As can be seen from Figure 1, the data generated by online business system are uniformly stored in MySQL. Collecting these isolated data in TiDB can provide SQL-based query services. Access the database directly from the MySQL instance in binlog mode, and store the data in two different formats:
-
One is the source data after separating database and table, which reduces the implementation and maintenance cost of real-time feature calculation.
-
The other is to store data in the form of zipper data to achieve data snapshot function.
After investigation, for the first scenario, alibaba’s Otter or TiDB peripheral tool Syncer can be quickly realized, but there is no ready-made mature solution for the second requirement. Finally, we customized the client based on Ali’s Canal, assembled and merged SQL according to different needs and wrote it into different TiDB clusters. Data from some tables can also be assembled and sent to Kafka on demand for quasi-real-time analysis scenarios.
For data from the crawler group, we use direct consumption Kafka to assemble SQL and write to TiDB.
In actual use, TiDB can fully support the online real-time query business requirements through optimization of indexes. In feature backtracking, we only need to add query conditions to obtain the feature results of specified time, which greatly reduces the development cost.
3.2 Problems encountered
In risk control services, SQL extracted from user features is relatively complex. In actual use, some SQL execution time is longer than that in MySQL. Through explain, we found that he did not use the index we created, but carried out a full table scan. After further analysis, we also found that the results of Explain were uncertain.
After communication with the official technical staff of TiDB, we deleted similar indexes and analyze table, and found that the problem still exists. In Figure 2, you can see the difference in the execution results of exactly the same SQL statement. Finally, according to the official suggestion, we added use Index to force it to remove the index, and the execution time changed from 4 minutes to < 1s, which temporarily solved the business requirement.
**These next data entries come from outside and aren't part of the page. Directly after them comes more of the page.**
`timescale 1ns / 1ps
module ALU(
	input clk,
	input rst,
	input [15:0] srcA,
	input [15:0] srcB,
	input [15:0] extra_X,
	output [15:0] res,
	output reg [15:0] extra_res,
	input [4:0] opsel,
	output reg ready,
	input Cflag,Oflag,
	output reg [3:0] flag_next
    );
reg [16:0] res_ext;
reg [16:0] shift_aid;
reg [15:0] shift_amount;
wire [16:0] sign_srcA;
assign res = res_ext[15:0];
wire [31:0] mul_result;
wire [31:0] div_result;
wire [15:0] mod_result;
assign sign_srcA = {16{srcA[15]}};
multiplier mul(srcA,srcB,mul_result);
divider    div({extra_X,srcA},srcB,div_result,mod_result);
wire pow_ready,pow_C,pow_O;
wire [31:0] pow_result;
pow p(.clk(clk), .rst(rst), 
	.start(opsel == 14),
	.ready(pow_ready),
	.base(srcA),.expo(srcB),
	.result(pow_result),
	.Cflag(pow_C),
	.Oflag(pow_O));
wire sqrt_ready,sqrt_C,sqrt_O;
wire [15:0] sqrt_result;
sqrt sq(.clk(clk), .rst(rst), 
	.start(opsel == 13),
	.ready(sqrt_ready),
	.initial_nr({extra_X,srcA}),
	.result(sqrt_result),
	.Cflag(sqrt_C),
	.Oflag(sqrt_O));
always @(*) begin
	extra_res = 0;
	res_ext = 0;
	ready = 1;
	flag_next[1] = Cflag;
	flag_next[0] = Oflag;
	flag_next[3] = 0;
	flag_next[2] = 0;
	shift_aid = 0;
	shift_amount = srcB;
	if(opsel[3] == 1)
		shift_amount = srcB & 16'h000f;
	case(opsel)
		0: res_ext = {1'b0,srcB};
		1: begin
			res_ext = srcA + srcB;
			flag_next[1] = res_ext[16];
			flag_next[0] = (srcA[15]&srcB[15]&(~res_ext[15]))|((~srcA[15])&(~srcB[15])&res_ext[15]);
			flag_next[3] = (res_ext == 0);
			flag_next[2] = res_ext[15];
		end
		2: begin
			res_ext = srcA - srcB;
			flag_next[1] = res_ext[16];
			flag_next[0] = (srcA[15]&(~srcB[15])&(~res_ext[15]))|((~srcA[15])&srcB[15]&res_ext[15]);
			flag_next[3] = (res_ext == 0);
			flag_next[2] = res_ext[15];
		end
		3: begin
			res_ext = srcA + 1;
			flag_next[1] = res_ext[16];
			flag_next[0] = (~srcA[15])&res_ext[15];
			flag_next[3] = (res_ext == 0);
			flag_next[2] = res_ext[15];
		end
		4: begin
			res_ext = srcA - 1;
			flag_next[1] = res_ext[16];
			flag_next[0] = srcA[15]&(~res_ext[15]);
			flag_next[3] = (res_ext == 0);
			flag_next[2] = res_ext[15];
		end
		8: begin
			res_ext = {1'b0, srcA & srcB};
			flag_next[3] = (res_ext == 0);
			flag_next[2] = res_ext[15];
		end
		9: begin
			res_ext = {1'b0, srcA | srcB};
			flag_next[3] = (res_ext == 0);
			flag_next[2] = res_ext[15];
		end
		10: begin
			res_ext = {1'b0, srcA ^ srcB};
			flag_next[3] = (res_ext == 0);
			flag_next[2] = res_ext[15];
		end
		11: begin
			res_ext = {1'b0, ~srcA};
			flag_next[3] = (res_ext == 0);
			flag_next[2] = res_ext[15];
		end
		12: begin
			res_ext = {1'b0,-srcA};
			flag_next[3] = (res_ext == 0);
			flag_next[2] = res_ext[15];
		end
		5: begin
			res_ext = {1'b0,mul_result[15:0]};
			extra_res = mul_result[31:16];
			flag_next[3] = (mul_result == 0);
			flag_next[2] = mul_result[31];
			flag_next[0] = (mul_result[31:15] == 0) || (mul_result[31:15] == 17'h1ffff);
			flag_next[1] = (mul_result[31:15] == 0) || (mul_result[31:15] == 17'h1ffff);
		end
		6: begin
			res_ext = {1'b0,div_result[15:0]};
			extra_res = div_result[31:16];
			flag_next[3] = (div_result == 0);
			flag_next[2] = div_result[31];
			flag_next[0] = ({extra_X,srcA} == 32'h80000000) && (srcB  == 16'hffff);
			flag_next[1] = (srcB == 0);
		end
		7: begin
			res_ext = {1'b0,mod_result};
			flag_next[3] = (mod_result == 0);
			flag_next[2] = mod_result[15];
			flag_next[0] = ({extra_X,srcA} == 32'h80000000) && (srcB  == 16'hffff);
			flag_next[1] = (srcB == 0);
		end
		14: begin
			ready = pow_ready;
			res_ext = {1'b0,pow_result[15:0]};
			extra_res = pow_result[31:16];
			flag_next[3] = (pow_result == 0);
			flag_next[2] = pow_result[31];
			flag_next[0] = pow_O;
			flag_next[1] = pow_C;
		end
		13: begin
			ready = sqrt_ready;
			res_ext = {1'b0,sqrt_result};
			flag_next[3] = (sqrt_result == 0);
			flag_next[2] = sqrt_result[15];
			flag_next[0] = sqrt_O;
			flag_next[1] = sqrt_C;
		end
		16, 24: begin
			shift_aid = ({srcA,1'b0}>>shift_amount);
			res_ext = shift_aid[16:1];
			flag_next[3] = (res_ext == 0);
			flag_next[2] = res_ext[15];
			flag_next[0] = (res_ext[15] != srcA[15]);
			flag_next[1] = shift_aid[0];
		end
		17, 25: begin
			shift_aid = ({1'b0,srcA}<<shift_amount);
			res_ext = shift_aid[15:0];
			flag_next[3] = (res_ext == 0);
			flag_next[2] = res_ext[15];
			flag_next[0] = (res_ext[15] != srcA[15]);
			flag_next[1] = shift_aid[16];
		end
		18, 26: begin
			shift_aid = ({srcA,1'b0}>>shift_amount) | (sign_srcA<<(16-shift_amount));
			res_ext = shift_aid[16:1];
			flag_next[3] = (res_ext == 0);
			flag_next[2] = res_ext[15];
			flag_next[0] = (res_ext[15] != srcA[15]);
			flag_next[1] = shift_aid[0];
		end
		19, 27: begin
			shift_aid = ({1'b0,srcA}<<shift_amount) | (sign_srcA>>(16-shift_amount));
			res_ext = shift_aid[15:0];
			flag_next[3] = (res_ext == 0);
			flag_next[2] = res_ext[15];
			flag_next[0] = (res_ext[15] != srcA[15]);
			flag_next[1] = shift_aid[16];
		end
		20, 28: begin
			res_ext = {1'b0,(srcA>>shift_amount)|(srcA<<(16-shift_amount))};
			flag_next[3] = (res_ext == 0);
			flag_next[2] = res_ext[15];
			flag_next[0] = (res_ext[15] != srcA[15]);
			flag_next[1] = res_ext[15];
		end
		21, 29: begin
			res_ext = {1'b0,(srcA<<shift_amount)|(srcA>>(16-shift_amount))};
			flag_next[3] = (res_ext == 0);
			flag_next[2] = res_ext[15];
			flag_next[0] = (res_ext[15] != srcA[15]);
			flag_next[1] = res_ext[0];
		end
		22, 30: begin
			res_ext = ({Cflag,srcA}>>shift_amount) | ({Cflag,srcA}<<(17-shift_amount));
			flag_next[1] = res_ext[16];
			flag_next[3] = (res_ext[15:0] == 0);
			flag_next[2] = res_ext[15];
			flag_next[0] = (res_ext[15] != srcA[15]);
		end
		23, 31: begin
			res_ext = ({Cflag,srcA}<<shift_amount) | ({Cflag,srcA}>>(17-shift_amount));
			flag_next[1] = res_ext[16];
			flag_next[3] = (res_ext[15:0] == 0);
			flag_next[2] = res_ext[15];
			flag_next[0] = (res_ext[15] != srcA[15]);
		end
	endcase
end
endmodule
At the same time, TiDB technical staff also collected relevant information and gave feedback to the r&d staff. In the whole process of dealing with the problem, the technical staff of TiDB gave a high degree of cooperation and timely feedback, and also showed a strong professional, which greatly reduced the troubleshooting time. We are very grateful.
Four, outlook
At present, we have built two TiDB clusters with dozens of physical nodes and ten billion characteristic data. Benefiting from the high availability framework of TiDB, we have been running stably since the launch.
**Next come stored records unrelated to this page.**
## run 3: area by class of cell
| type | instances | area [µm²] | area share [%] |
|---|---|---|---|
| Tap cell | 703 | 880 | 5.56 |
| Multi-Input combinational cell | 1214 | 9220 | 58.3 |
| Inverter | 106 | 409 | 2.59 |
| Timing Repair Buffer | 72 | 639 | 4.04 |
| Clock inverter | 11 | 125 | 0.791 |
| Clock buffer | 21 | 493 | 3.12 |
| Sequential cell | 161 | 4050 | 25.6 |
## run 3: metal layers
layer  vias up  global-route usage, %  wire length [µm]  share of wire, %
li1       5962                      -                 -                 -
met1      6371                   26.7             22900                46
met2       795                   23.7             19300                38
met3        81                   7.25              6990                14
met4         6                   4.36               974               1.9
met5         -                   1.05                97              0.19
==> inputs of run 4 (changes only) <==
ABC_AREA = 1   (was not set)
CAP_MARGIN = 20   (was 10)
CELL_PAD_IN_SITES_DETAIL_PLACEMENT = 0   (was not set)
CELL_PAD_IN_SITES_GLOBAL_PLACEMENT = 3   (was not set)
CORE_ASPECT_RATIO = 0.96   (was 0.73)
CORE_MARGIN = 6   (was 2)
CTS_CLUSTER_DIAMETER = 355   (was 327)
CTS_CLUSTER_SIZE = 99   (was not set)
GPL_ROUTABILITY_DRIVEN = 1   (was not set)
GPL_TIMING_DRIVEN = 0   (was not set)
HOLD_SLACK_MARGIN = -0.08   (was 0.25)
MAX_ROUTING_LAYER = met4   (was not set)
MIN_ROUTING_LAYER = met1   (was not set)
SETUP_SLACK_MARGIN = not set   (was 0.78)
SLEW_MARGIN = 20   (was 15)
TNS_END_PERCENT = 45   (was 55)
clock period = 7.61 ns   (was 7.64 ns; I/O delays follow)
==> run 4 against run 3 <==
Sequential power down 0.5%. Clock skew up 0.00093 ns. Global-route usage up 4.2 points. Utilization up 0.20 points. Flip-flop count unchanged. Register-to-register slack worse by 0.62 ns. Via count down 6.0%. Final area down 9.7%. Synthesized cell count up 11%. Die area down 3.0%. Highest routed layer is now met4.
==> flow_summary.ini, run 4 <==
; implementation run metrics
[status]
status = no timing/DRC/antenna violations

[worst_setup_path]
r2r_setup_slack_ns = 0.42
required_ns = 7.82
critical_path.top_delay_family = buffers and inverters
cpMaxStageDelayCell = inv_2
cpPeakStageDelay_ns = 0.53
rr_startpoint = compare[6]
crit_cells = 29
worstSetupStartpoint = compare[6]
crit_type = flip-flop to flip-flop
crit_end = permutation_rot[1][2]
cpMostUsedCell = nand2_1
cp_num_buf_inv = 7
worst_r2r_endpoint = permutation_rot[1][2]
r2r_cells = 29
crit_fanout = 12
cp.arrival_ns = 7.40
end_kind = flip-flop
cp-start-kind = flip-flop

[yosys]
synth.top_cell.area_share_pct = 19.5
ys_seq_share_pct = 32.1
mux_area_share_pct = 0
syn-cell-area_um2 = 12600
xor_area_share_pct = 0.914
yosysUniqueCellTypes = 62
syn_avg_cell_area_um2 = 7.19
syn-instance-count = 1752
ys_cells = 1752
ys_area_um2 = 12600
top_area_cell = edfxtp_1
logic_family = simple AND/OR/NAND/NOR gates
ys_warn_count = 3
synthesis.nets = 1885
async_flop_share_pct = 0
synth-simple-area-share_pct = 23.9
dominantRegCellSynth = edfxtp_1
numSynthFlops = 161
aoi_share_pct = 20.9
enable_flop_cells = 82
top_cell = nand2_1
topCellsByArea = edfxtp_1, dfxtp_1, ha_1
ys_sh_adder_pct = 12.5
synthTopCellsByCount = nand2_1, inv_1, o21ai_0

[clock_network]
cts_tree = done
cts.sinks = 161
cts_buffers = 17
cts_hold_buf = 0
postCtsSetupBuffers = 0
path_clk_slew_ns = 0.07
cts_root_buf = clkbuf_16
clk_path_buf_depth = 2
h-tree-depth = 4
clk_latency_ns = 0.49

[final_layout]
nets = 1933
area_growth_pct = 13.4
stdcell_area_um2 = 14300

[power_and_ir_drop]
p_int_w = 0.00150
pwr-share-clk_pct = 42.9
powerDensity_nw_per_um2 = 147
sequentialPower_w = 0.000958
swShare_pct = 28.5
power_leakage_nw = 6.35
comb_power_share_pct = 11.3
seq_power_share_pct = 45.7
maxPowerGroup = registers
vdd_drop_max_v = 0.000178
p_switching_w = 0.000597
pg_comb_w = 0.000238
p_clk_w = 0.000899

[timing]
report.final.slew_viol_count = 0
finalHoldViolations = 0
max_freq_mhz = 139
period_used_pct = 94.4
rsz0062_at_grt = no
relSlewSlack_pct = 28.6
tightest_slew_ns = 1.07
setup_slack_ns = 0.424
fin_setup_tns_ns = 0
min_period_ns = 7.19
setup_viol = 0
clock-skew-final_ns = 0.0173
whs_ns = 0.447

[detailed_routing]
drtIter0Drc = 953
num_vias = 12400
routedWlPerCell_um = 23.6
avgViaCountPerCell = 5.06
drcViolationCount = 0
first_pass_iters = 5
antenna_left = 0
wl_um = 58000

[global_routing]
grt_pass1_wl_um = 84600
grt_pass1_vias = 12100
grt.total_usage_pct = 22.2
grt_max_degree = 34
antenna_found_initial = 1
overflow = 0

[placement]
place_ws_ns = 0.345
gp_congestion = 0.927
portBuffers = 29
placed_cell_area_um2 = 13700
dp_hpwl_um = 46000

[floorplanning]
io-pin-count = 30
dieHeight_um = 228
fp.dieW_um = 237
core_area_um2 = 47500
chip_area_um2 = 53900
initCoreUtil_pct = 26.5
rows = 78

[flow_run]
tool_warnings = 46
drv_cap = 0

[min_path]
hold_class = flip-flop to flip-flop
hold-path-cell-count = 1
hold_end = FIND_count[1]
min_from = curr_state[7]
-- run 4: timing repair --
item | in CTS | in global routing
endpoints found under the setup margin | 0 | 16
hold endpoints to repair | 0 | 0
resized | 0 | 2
As mentioned above, the application of TiDB in our risk control business is just beginning, and the migration of some businesses is yet to be further verified. However, the benefits TiDB brings to us are self-evident, and it opens a new horizon for us in data storage and data analysis. In the future, we will continue to increase investment in TiDB to make it better serve various scenarios such as online and offline analytics. We also hope to further increase the communication and cooperation with PingCAP team, carry out more in-depth application and research, and contribute to the development of TiDB.